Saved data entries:
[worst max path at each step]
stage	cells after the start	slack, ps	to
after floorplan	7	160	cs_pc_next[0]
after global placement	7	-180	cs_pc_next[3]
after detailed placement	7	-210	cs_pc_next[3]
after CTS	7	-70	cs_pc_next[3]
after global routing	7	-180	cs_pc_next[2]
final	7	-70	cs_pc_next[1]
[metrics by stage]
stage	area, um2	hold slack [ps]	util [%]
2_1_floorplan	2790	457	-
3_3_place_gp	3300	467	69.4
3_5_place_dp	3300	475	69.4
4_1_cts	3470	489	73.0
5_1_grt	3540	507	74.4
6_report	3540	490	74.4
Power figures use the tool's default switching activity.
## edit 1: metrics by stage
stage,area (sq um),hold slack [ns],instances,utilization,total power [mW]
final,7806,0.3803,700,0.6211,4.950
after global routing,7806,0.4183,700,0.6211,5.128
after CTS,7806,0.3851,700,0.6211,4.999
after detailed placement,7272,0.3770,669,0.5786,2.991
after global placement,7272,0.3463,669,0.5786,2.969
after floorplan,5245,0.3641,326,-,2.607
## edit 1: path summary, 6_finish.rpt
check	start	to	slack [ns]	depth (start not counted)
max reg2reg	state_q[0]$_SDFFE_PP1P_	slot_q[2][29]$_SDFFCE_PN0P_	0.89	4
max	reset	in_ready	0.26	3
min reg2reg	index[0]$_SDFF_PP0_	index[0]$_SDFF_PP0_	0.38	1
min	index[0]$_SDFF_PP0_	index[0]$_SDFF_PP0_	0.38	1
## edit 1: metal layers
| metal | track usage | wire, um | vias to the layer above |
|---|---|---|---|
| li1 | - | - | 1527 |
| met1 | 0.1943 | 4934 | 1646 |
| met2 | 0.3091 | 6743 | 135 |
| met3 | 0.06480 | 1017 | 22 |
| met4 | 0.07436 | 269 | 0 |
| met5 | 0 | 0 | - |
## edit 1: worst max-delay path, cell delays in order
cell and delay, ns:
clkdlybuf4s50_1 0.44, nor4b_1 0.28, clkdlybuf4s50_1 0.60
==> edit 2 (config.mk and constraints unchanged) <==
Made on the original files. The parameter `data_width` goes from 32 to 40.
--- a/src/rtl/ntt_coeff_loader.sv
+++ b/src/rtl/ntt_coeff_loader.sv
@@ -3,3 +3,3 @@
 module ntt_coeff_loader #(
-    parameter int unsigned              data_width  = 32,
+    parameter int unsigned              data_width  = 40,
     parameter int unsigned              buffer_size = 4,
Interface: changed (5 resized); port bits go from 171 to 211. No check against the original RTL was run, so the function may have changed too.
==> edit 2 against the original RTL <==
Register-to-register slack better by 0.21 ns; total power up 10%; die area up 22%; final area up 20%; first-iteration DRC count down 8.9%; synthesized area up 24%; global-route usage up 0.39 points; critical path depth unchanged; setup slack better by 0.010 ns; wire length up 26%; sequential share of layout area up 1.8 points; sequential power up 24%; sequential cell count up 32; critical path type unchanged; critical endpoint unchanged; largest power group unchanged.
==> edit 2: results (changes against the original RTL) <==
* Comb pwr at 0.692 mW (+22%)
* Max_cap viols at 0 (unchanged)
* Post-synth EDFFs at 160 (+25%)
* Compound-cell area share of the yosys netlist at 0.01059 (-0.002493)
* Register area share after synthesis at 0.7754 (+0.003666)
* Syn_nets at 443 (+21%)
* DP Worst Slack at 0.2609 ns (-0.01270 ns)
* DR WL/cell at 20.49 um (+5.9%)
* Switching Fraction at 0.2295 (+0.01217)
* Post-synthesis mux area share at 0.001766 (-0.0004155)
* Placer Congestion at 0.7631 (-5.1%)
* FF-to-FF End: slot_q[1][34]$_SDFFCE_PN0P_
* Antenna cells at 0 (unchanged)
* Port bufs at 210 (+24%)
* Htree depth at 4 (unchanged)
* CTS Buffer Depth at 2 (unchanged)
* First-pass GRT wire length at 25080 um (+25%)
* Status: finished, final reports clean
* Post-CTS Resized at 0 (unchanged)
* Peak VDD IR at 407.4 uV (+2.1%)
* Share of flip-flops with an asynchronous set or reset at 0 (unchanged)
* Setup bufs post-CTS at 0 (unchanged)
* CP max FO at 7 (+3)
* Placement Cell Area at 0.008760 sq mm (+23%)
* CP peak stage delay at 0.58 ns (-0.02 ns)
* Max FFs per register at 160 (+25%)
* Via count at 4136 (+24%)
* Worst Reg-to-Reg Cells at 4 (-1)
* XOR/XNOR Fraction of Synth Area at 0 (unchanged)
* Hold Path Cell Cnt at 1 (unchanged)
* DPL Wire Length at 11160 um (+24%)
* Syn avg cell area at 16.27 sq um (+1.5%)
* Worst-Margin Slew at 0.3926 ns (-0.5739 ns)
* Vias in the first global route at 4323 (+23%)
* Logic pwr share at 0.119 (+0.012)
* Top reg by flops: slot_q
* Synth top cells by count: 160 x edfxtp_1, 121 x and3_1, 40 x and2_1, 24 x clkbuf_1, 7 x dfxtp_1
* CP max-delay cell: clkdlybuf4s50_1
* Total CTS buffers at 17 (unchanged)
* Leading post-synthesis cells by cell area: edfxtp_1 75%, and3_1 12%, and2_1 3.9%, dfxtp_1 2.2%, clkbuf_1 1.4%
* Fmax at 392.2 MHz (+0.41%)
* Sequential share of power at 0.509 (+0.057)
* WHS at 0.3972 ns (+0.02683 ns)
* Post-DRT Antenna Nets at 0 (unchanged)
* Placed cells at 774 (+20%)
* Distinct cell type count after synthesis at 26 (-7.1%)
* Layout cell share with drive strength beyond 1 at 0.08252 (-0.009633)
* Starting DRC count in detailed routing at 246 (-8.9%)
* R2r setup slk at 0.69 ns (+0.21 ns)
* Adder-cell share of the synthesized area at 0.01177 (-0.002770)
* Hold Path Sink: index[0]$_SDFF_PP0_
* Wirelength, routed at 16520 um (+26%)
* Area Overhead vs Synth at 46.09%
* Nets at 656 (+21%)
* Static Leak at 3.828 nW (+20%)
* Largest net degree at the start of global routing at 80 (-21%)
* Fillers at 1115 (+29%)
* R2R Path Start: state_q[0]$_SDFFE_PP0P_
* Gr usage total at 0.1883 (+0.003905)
`config.mk`:
```
export PLATFORM = sky130hd
export DESIGN_NAME = sync_fifo_flags
export DESIGN_NICKNAME = d
export VERILOG_FILES = /design/src/rtl/sync_fifo_flags.sv
export SDC_FILE = /design/constraint.sdc
export NUM_CORES = 2
export LEC_CHECK = 0
export CAP_MARGIN = 10
export CORE_UTILIZATION = 51
export DETAILED_ROUTE_END_ITERATION = 16
export PLACE_DENSITY = 0.67
export SETUP_SLACK_MARGIN = 0.05
export SLEW_MARGIN = 20
export SYNTH_ARGS = -nofsm -noshare
export SYNTH_HDL_FRONTEND = slang
export SYNTH_SLANG_ARGS = --single-unit
```
`constraint.sdc`:
```
create_clock -name clk -period 5.2 [get_ports clk]
set_input_delay 0.52 -clock clk [delete_from_list [all_inputs] [get_ports clk]]
set_output_delay 0.52 -clock clk [all_outputs]
set_load 0.05 [all_outputs]
```
`src/rtl/sync_fifo_flags.sv`:
```
// Single-clock FIFO with occupancy, half-level and programmable threshold
// flags, a fill count, sticky overflow/underflow errors and an optional
// first-word-fall-through read port.
module sync_fifo_flags #(
    parameter int DEPTH      = 256,
    parameter int DATA_WIDTH = 8,
    parameter int ADDR_WIDTH = 8,
    parameter int FWFT       = 0
) (
    input  logic                  clk,
    input  logic                  rst,
    input  logic                  wr_en,
    input  logic [DATA_WIDTH-1:0] data_in,
    input  logic                  rd_en,
    output logic [DATA_WIDTH-1:0] data_out,
    output logic                  full,
    output logic                  empty,
    output logic                  half_full,
    output logic                  half_empty,
    output logic                  almost_full,
    output logic                  almost_empty,
    input  logic [ADDR_WIDTH:0]   af_thresh,
    input  logic [ADDR_WIDTH:0]   ae_thresh,
    output logic [ADDR_WIDTH:0]   count,
    output logic                  overflow,
    output logic                  underflow,
    input  logic                  clr_err
);

    localparam int PW = ADDR_WIDTH + 1;
    localparam logic [ADDR_WIDTH:0] C_DEPTH = PW'(DEPTH);
    localparam logic [ADDR_WIDTH:0] C_HALF  = PW'(DEPTH / 2);
    localparam logic [ADDR_WIDTH:0] C_ONE   = PW'(1);

    logic [DATA_WIDTH-1:0] r_mem [DEPTH];
    logic [ADDR_WIDTH:0]   r_wr_ptr;
    logic [ADDR_WIDTH:0]   r_rd_ptr;
    logic                  r_overflow;
    logic                  r_underflow;

    logic [ADDR_WIDTH:0]   w_count;
    logic [ADDR_WIDTH-1:0] w_wr_addr;
    logic [ADDR_WIDTH-1:0] w_rd_addr;
    logic                  w_full;
    logic                  w_empty;
    logic                  w_wr_accept;
    logic                  w_rd_accept;

    // Occupancy is the modular pointer difference; the wrap bit makes the
    // full and empty cases distinguishable.
    assign w_count   = r_wr_ptr - r_rd_ptr;
    assign w_wr_addr = r_wr_ptr[ADDR_WIDTH-1:0];
    assign w_rd_addr = r_rd_ptr[ADDR_WIDTH-1:0];
    assign w_full    = (w_count == C_DEPTH);
    assign w_empty   = (w_count == '0);

    // Acceptance looks only at the flags as they stand at the edge, so a
    // read never frees room for a same-cycle write and vice versa. Reset
    // blocks both so nothing lands in memory during the reset cycle.
    assign w_wr_accept = wr_en && !w_full  && !rst;
    assign w_rd_accept = rd_en && !w_empty && !rst;

    assign count        = w_count;
    assign full         = w_full;
    assign empty        = w_empty;
    assign half_full    = (w_count >= C_HALF);
    assign half_empty   = (w_count <  C_HALF);
    assign almost_full  = (w_count >= af_thresh);
    assign almost_empty = (w_count <= ae_thresh);
    assign overflow     = r_overflow;
    assign underflow    = r_underflow;

    // Write and read pointers advance on accepted transfers and wrap freely.
    always_ff @(posedge clk) begin
        if (rst) begin
            r_wr_ptr <= '0;
            r_rd_ptr <= '0;
        end else begin
            if (w_wr_accept) begin
                r_wr_ptr <= r_wr_ptr + C_ONE;
            end
            if (w_rd_accept) begin
                r_rd_ptr <= r_rd_ptr + C_ONE;
            end
        end
    end

    // Storage array; contents are deliberately left unreset.
    always_ff @(posedge clk) begin
        if (w_wr_accept) begin
            r_mem[w_wr_addr] <= data_in;
        end
    end

    // Sticky error flags; a new error event in the same cycle beats clr_err.
    always_ff @(posedge clk) begin
        if (rst) begin
            r_overflow  <= 1'b0;
            r_underflow <= 1'b0;
        end else begin
            if (wr_en && w_full) begin
                r_overflow <= 1'b1;
            end else if (clr_err) begin
                r_overflow <= 1'b0;
            end
            if (rd_en && w_empty) begin
                r_underflow <= 1'b1;
            end else if (clr_err) begin
                r_underflow <= 1'b0;
            end
        end
    end

    generate
        if (FWFT != 0) begin : g_fwft
            // Head word is shown directly; an empty FIFO presents zero.
            assign data_out = w_empty ? '0 : r_mem[w_rd_addr];
        end else begin : g_std
            logic [DATA_WIDTH-1:0] r_data_out;

            // Registered read port: loads the head word on each accepted read
            // and holds it until the next one.
            always_ff @(posedge clk) begin
                if (rst) begin
                    r_data_out <= '0;
                end else if (w_rd_accept) begin
                    r_data_out <= r_mem[w_rd_addr];
                end
            end

            assign data_out = r_data_out;
        end
    endgenerate

endmodule
```
After elaboration in Yosys (flattened, before gate mapping). Memory sizes are Yosys's and may differ from the RTL's. A register that Yosys moved wholly into a read port is not among the register bits. Cells that the tools add are included.

Bits in registers: 20. Memory bits (writable): 2048. Word-level logic and storage cells: 30. Memories kept: 1.

Add/subtract/negate cells: 3. Order comparisons: 4. Equal/unequal tests: 1. Multiplexer cells: 5. Reduce and logical (&&, ||, !) cells: 12.

Memories: r_mem (depth 256, width 8, read ports 1, clocked after memory_dff 1, write ports 1, line 35) `logic [DATA_WIDTH-1:0] r_mem [DEPTH];`.

Operators by type and width (count): 9-bit by 1-bit adder with 9-bit output, second input constant (2); 9-bit == test, second input constant (1); 9-bit by 8-bit greater-or-equal comparator with 1-bit output, second input constant (1); 9-bit greater-or-equal comparator (1); 9-bit less-or-equal comparator (1); 9-bit logical NOT (1); 9-bit by 8-bit less-than comparator with 1-bit output, second input constant (1); 9-bit subtractor (1); 1-bit logical AND (6); 1-bit 2-to-1 mux (5); 2-bit nonzero test (2); 1-bit logical NOT (3).

Longest topological paths before layout.
Depth after elaboration: 7. Mapped depth: 16.

Least setup slack after synthesis. No wires, ideal clock.

Path kind: register to output. From: register r_rd_ptr[2]. To: output almost_empty. Arrival time: 4711 ps. Path slack: -31 ps. Stages on the path, launching flop included: 16. Cell sequence: dfxtp_1 > buf_2 > inv_1 > buf_2 > buf_1 > buf_1 > ha_1 > a211oi_1 > nor2_1 > xor2_1 > ha_1 > o21a_1 > o211ai_1 > a21oi_1 > maj3_1 > a22oi_1.

Cells in the longest elaborated chain, start to end: 2.

RTL lines: start, declared (line 37) `logic [ADDR_WIDTH:0] r_rd_ptr;`; start signal, assigned (line 83) `r_rd_ptr <= r_rd_ptr + C_ONE;`; 9-bit subtractor (line 51) `assign w_count = r_wr_ptr - r_rd_ptr;`; net count[4] (line 24) `output logic [ADDR_WIDTH:0] count,`; 9-bit less-or-equal comparator (line 69) `assign almost_empty = (w_count <= ae_thresh);`; end, declared (line 21) `output logic almost_empty,`.

The timed path passes the listed nets, and every way through them passes these cells.

Worst setup path after layout.
From: register r_wr_ptr[0]. To: output almost_empty.

Cells in the longest elaborated chain, start to end: 2.

RTL lines: start, declared (line 36) `logic [ADDR_WIDTH:0] r_wr_ptr;`; start signal, assigned (line 80) `r_wr_ptr <= r_wr_ptr + C_ONE;`; 9-bit subtractor (line 51); 9-bit less-or-equal comparator (line 69).

Every way passes these cells.

==> results_tabular.tex <==
\begin{tabular}{lr}
\hline
Metric & Value \\
\hline
\multicolumn{2}{l}{\textbf{Outcome}} \\
Status & completed \\
\multicolumn{2}{l}{\textbf{Floorplan}} \\
Initial Util & 0.5130 \\
DIE WIDTH & 400.9 um \\
Y dimension of the die & 400.9 um \\
Placement Rows & 146 \\
Area of the die & 0.1607 mm\^{}2 \\
Number of I/O pins & 56 \\
Placeable Area & 0.1582 mm\^{}2 \\
\multicolumn{2}{l}{\textbf{Setup path}} \\
Data arrival time of the critical path & 4.35 ns \\
Worst setup SP type & flip-flop \\
Worst r2r dst & data\_out[5] \\
Worst R2R Path Depth & 8 \\
Required time of the critical path & 4.68 ns \\
Kind of critical path & flip-flop to output pin \\
Crit end category & output pin \\
Reg-to-reg startpoint & r\_rd\_ptr[0] \\
Reg-to-reg setup timing slack & 0.41 ns \\
Crit Path Max Fanout & 6 \\
\multicolumn{2}{l}{\textbf{Clock network}} \\
Clock tree from TritonCTS & built \\
Hold Buf Count CTS & 0 \\
CTS HTree Levels & 4 \\
Clock insertion delay at the later pin of the skew report & 0.82 ns \\
Number of CTS-inserted buffers & 198 \\
Clock transition at path regs & 0.07 ns \\
Clk sinks & 2,076 \\
Buffer levels on the longest clock path & 3 \\
Clock tree root buffer cell & sky130\_fd\_sc\_hd\_\_clkbuf\_16 \\
\multicolumn{2}{l}{\textbf{Timing}} \\
Final setup skew & 0.02484 ns \\
Transition time of the tightest slew-check pin & 1.301 ns \\
Min Tclk post-route & 4.867 ns \\
Max-slew headroom at the worst pin & 0.1103 \\
Maximum operating frequency & 205.5 MHz \\
Unrepaired setup endpoints after global routing & false \\
Final hold slack & 0.04939 ns \\
Number of setup violations in the final report & 0 \\
Pins Over Slew Limit & 0 \\
Final critical-path share of the clock period & 0.9359 \\
Sum of negative setup slack & 0 ns \\
Hold Vio Cnt, Final & 0 \\
\multicolumn{2}{l}{\textbf{Synthesis}} \\
Number of unique standard cell types used by synthesis & 67 \\
Most used flip-flop cell after synthesis & sky130\_fd\_sc\_hd\_\_edfxtp\_1 \\
Number of flip-flops and latches in the synthesized netlist & 2,076 \\
Total number of yosys warnings & 0 \\
Number of standard cells after synthesis & 4,080 \\
Netlist area before placement & 0.08115 mm\^{}2 \\
Number of nets produced by synthesis & 4,140 \\
Number of enable-type register cells in the synthesized netlist & 2,048 \\
Synthesized area per cell & 19.89 um\^{}2 \\
Sequential cell area fraction in the yosys report & 0.7647 \\
Share of synthesized registers carrying an async set or reset & 0 \\
\multicolumn{2}{l}{\textbf{Layout}} \\
Nets & 4,371 \\
Area of combinational cells with multiple inputs & 0.01796 mm\^{}2 \\
Fillcell total & 11,400 \\
Area overhead of the layout relative to synthesis & 12.92\% \\
Layout cell share with drive strength beyond 1 & 0.2162 \\
Register cell area after layout & 0.06207 mm\^{}2 \\
\multicolumn{2}{l}{\textbf{Place}} \\
Routability cong. & 0.8727 \\
Total of buffers placed on input and output ports & 55 \\
DP Wirelength & 122,700 um \\
\multicolumn{2}{l}{\textbf{Power and ir drop}} \\
Switching part of the total power & 0.2344 \\
Sw Pwr & 8.686 mW \\
Pint & 28.38 mW \\
Leak Pwr & 27.69 nW \\
Comb power frac & 0.117 \\
Total power per unit cell area & 404.5 mW/mm\^{}2 \\
Relative contribution of sequential cells to total power & 0.498 \\
Worst IR Drop VDD & 0.0003596 V \\
Clock network fraction of design power & 0.385 \\
\multicolumn{2}{l}{\textbf{Route}} \\
Routed length per instance & 31.44 um \\
Via Count & 42,110 \\
First-pass iteration count of the detailed router & 8 \\
Count of antenna-violating nets left after detailed routing & 0 \\
Remaining DRCs & 0 \\
Wirelength, routed & 205,800 um \\
Average via count per standard cell & 6.434 \\
DRC marker count from the first detailed-route iteration & 5,167 \\
\multicolumn{2}{l}{\textbf{Worst hold path}} \\
Min-Delay Path Class & primary input to flip-flop \\
Worst Hold Path Cells & 1 \\
Startpoint of the lowest-slack hold path & data\_in[6] \\
Endpoint of the worst hold-timing path & r\_mem[0][6] \\
\multicolumn{2}{l}{\textbf{GRT}} \\
Total routing resource utilization after global routing & 0.2564 \\
Global Route met1 Usage & 0.3613 \\
Vias in the first global route & 41,810 \\
Total congestion overflow & 0 \\
Antenna violations before repair & 4 \\
Global-route wire length before repair & 296,800 um \\
Met2 track demand over resource & 0.4062 \\
Most congested layer reported by global routing & met2 \\
Pin count of the biggest net entering global routing & 181 \\
Met3 Track Usage GR & 0.04347 \\
\multicolumn{2}{l}{\textbf{Flow run}} \\
Number of violations of the max-capacitance limit & 0 \\
\hline
\end{tabular}
worst max-delay path: stages, from the launching register on:
cell and delay, ns:
sky130_fd_sc_hd__dfxtp_1 0.37, sky130_fd_sc_hd__inv_1 0.13, sky130_fd_sc_hd__ha_1 0.18, sky130_fd_sc_hd__inv_1 0.06, sky130_fd_sc_hd__fa_1 0.41, sky130_fd_sc_hd__a211oi_1 0.29, sky130_fd_sc_hd__nor3b_1 0.13, sky130_fd_sc_hd__o21bai_1 0.23
sky130_fd_sc_hd__a21boi_0 0.33, sky130_fd_sc_hd__ha_1 0.33, sky130_fd_sc_hd__a21oi_1 0.15, sky130_fd_sc_hd__a21oi_1 0.09, sky130_fd_sc_hd__maj3_1 0.36, sky130_fd_sc_hd__a22oi_1 0.28, sky130_fd_sc_hd__buf_12 0.18
Yosys cell counts (31+ instances only):
| library cell | n | area share |
|---|---|---|
| sky130_fd_sc_hd__edfxtp_1 | 2048 | 0.76 |
| sky130_fd_sc_hd__mux4_2 | 394 | 0.11 |
| sky130_fd_sc_hd__mux2i_1 | 218 | 0.027 |
| sky130_fd_sc_hd__nor2_1 | 181 | 0.0084 |
| sky130_fd_sc_hd__nor3_1 | 159 | 0.0098 |
| sky130_fd_sc_hd__clkbuf_1 | 101 | 0.0047 |
| sky130_fd_sc_hd__nand2_1 | 100 | 0.0046 |
| sky130_fd_sc_hd__o22ai_1 | 100 | 0.0077 |
| sky130_fd_sc_hd__a22oi_1 | 94 | 0.0087 |
| sky130_fd_sc_hd__buf_2 | 76 | 0.0047 |
| sky130_fd_sc_hd__a21oi_1 | 56 | 0.0035 |
| sky130_fd_sc_hd__o21ai_0 | 48 | 0.0030 |
| sky130_fd_sc_hd__nand3_1 | 47 | 0.0029 |
| sky130_fd_sc_hd__buf_4 | 39 | 0.0036 |
| sky130_fd_sc_hd__inv_1 | 32 | 0.0015 |
| sky130_fd_sc_hd__a211oi_1 | 31 | 0.0029 |
metal layers:
layer,vias to the layer above,share of wire
met2,2129,0.48
li1,17450,-
met1,22170,0.40
met4,4,0.033
met3,359,0.084
met5,-,0.00014
layout make-up:
type	count	area share
Multi-Input combinational cell	1727	0.1960
Clock inverter	119	0.01244
Timing Repair Buffer	275	0.02727
Clock buffer	243	0.05717
Antenna cell	1	0.00002731
Tap cell	2072	0.02829
Inverter	33	0.001393
Sequential cell	2076	0.6774
registers in the layout, summed over array words and instances (netlist names):
name and flops:
data_out 8, overflow 1, r_mem 2048, r_rd_ptr 9, r_wr_ptr 9, underflow 1
placed cells by master, fill, tap and decap left out, types with 8 or more instances in the layout:
cell                                 n
sky130_fd_sc_hd__o41ai_1            22
sky130_fd_sc_hd__dfxtp_1            23
sky130_fd_sc_hd__o211ai_1           13
sky130_fd_sc_hd__clkdlybuf4s50_1    37
sky130_fd_sc_hd__clkinv_2           32
sky130_fd_sc_hd__nand3b_1            9
sky130_fd_sc_hd__clkinv_1           52
sky130_fd_sc_hd__a221oi_1           21
sky130_fd_sc_hd__o21ai_0            48
sky130_fd_sc_hd__edfxtp_1         2048
sky130_fd_sc_hd__o22a_1              8
sky130_fd_sc_hd__a221o_1            12
sky130_fd_sc_hd__a22o_1             22
sky130_fd_sc_hd__clkbuf_16         202
sky130_fd_sc_hd__nand3_1            44
sky130_fd_sc_hd__bufinv_16          21
sky130_fd_sc_hd__inv_1              30
sky130_fd_sc_hd__nor4_1             10
sky130_fd_sc_hd__nor3_1            129
sky130_fd_sc_hd__buf_12             21
sky130_fd_sc_hd__a21oi_1            56
sky130_fd_sc_hd__ha_1               28
sky130_fd_sc_hd__nand2_1            99
sky130_fd_sc_hd__mux2i_1           218
sky130_fd_sc_hd__nor2b_1            29
sky130_fd_sc_hd__o22ai_1           100
sky130_fd_sc_hd__a22oi_1            94
sky130_fd_sc_hd__mux4_2            394
sky130_fd_sc_hd__inv_6               8
sky130_fd_sc_hd__clkbuf_1           38
sky130_fd_sc_hd__nor3_2             31
sky130_fd_sc_hd__a211oi_1           31
sky130_fd_sc_hd__a2111oi_0          14
sky130_fd_sc_hd__o31ai_1            10
sky130_fd_sc_hd__a31oi_1            22
sky130_fd_sc_hd__buf_4             208
sky130_fd_sc_hd__nor2_1            174
timing repair:
| action | CTS | global route |
|---|---|---|
| hold endpoints to repair | 0 | 0 |
| resized for setup | 0 | 1 |
| buffers inserted | 0 | 2 |
| setup endpoints to repair | 0 | 1 |
cell families (layout without fill, tap and decap cells):
kind of cell | Yosys count | after routing | synth area share
XOR/XNOR | 12 | 12 | 0.001388
AND/OR/NAND/NOR | 569 | 569 | 0.03253
adder cells (fa/ha/maj) | 32 | 32 | 0.004934
flip-flops | 2076 | 2076 | 0.7647
buffers and inverters | 277 | 670 | 0.01681
multiplexers | 613 | 613 | 0.1364
other | 0 | 1 | 0
AO/OA/AOI/OAI | 501 | 501 | 0.04322
through the flow:
| stage | power [mW] | worst slack (ns) | utilization | cells | instance area, um^2 |
|---|---|---|---|---|---|
| 2_1_floorplan | 21.67 | 0.02829 | - | 4080 | 81160 |
| 3_3_place_gp | 23.14 | 0.5932 | 0.5377 | 6180 | 85060 |
| 3_5_place_dp | 23.18 | 0.5449 | 0.5378 | 6180 | 85080 |
| 4_1_cts | 37.24 | 0.1750 | 0.5781 | 6542 | 91460 |
| 5_1_grt | 38.03 | 0.05896 | 0.5792 | 6545 | 91630 |
| 6_report | 37.06 | 0.3333 | 0.5792 | 6546 | 91630 |
power groups by stage:
stage | clock network, mW | logic, mW | registers, mW
after floorplan | 0 | 2.83 | 18.8
after global placement | 0 | 4.33 | 18.8
after detailed placement | 0 | 4.37 | 18.8
after CTS | 14.4 | 4.38 | 18.5
after global routing | 15.0 | 4.58 | 18.5
final | 14.3 | 4.35 | 18.5
how the worst max path moves through the flow:
stage	startpoint	to	cells after the start
floorplan	r_rd_ptr[2]	almost_empty	15
CTS	r_rd_ptr[5]	almost_full	12
finish	r_wr_ptr[0]	almost_empty	14
detailed placement	r_rd_ptr[0]	data_out[5]	8
global placement	r_rd_ptr[0]	data_out[5]	8
global route	r_rd_ptr[1]	almost_full	14
No activity file was read; power rests on OpenSTA's default activity.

▸ How to complete this task
Could you return exactly the lines above from the line with "layer above |" to the line with "viols at 0 (unchanged)", both included, and nothing else?

▸ Output for this task
| metal | track usage | wire, um | vias to the layer above |
|---|---|---|---|
| li1 | - | - | 1527 |
| met1 | 0.1943 | 4934 | 1646 |
| met2 | 0.3091 | 6743 | 135 |
| met3 | 0.06480 | 1017 | 22 |
| met4 | 0.07436 | 269 | 0 |
| met5 | 0 | 0 | - |
## edit 1: worst max-delay path, cell delays in order
cell and delay, ns:
clkdlybuf4s50_1 0.44, nor4b_1 0.28, clkdlybuf4s50_1 0.60
==> edit 2 (config.mk and constraints unchanged) <==
Made on the original files. The parameter `data_width` goes from 32 to 40.
--- a/src/rtl/ntt_coeff_loader.sv
+++ b/src/rtl/ntt_coeff_loader.sv
@@ -3,3 +3,3 @@
 module ntt_coeff_loader #(
-    parameter int unsigned              data_width  = 32,
+    parameter int unsigned              data_width  = 40,
     parameter int unsigned              buffer_size = 4,
Interface: changed (5 resized); port bits go from 171 to 211. No check against the original RTL was run, so the function may have changed too.
==> edit 2 against the original RTL <==
Register-to-register slack better by 0.21 ns; total power up 10%; die area up 22%; final area up 20%; first-iteration DRC count down 8.9%; synthesized area up 24%; global-route usage up 0.39 points; critical path depth unchanged; setup slack better by 0.010 ns; wire length up 26%; sequential share of layout area up 1.8 points; sequential power up 24%; sequential cell count up 32; critical path type unchanged; critical endpoint unchanged; largest power group unchanged.
==> edit 2: results (changes against the original RTL) <==
* Comb pwr at 0.692 mW (+22%)
* Max_cap viols at 0 (unchanged)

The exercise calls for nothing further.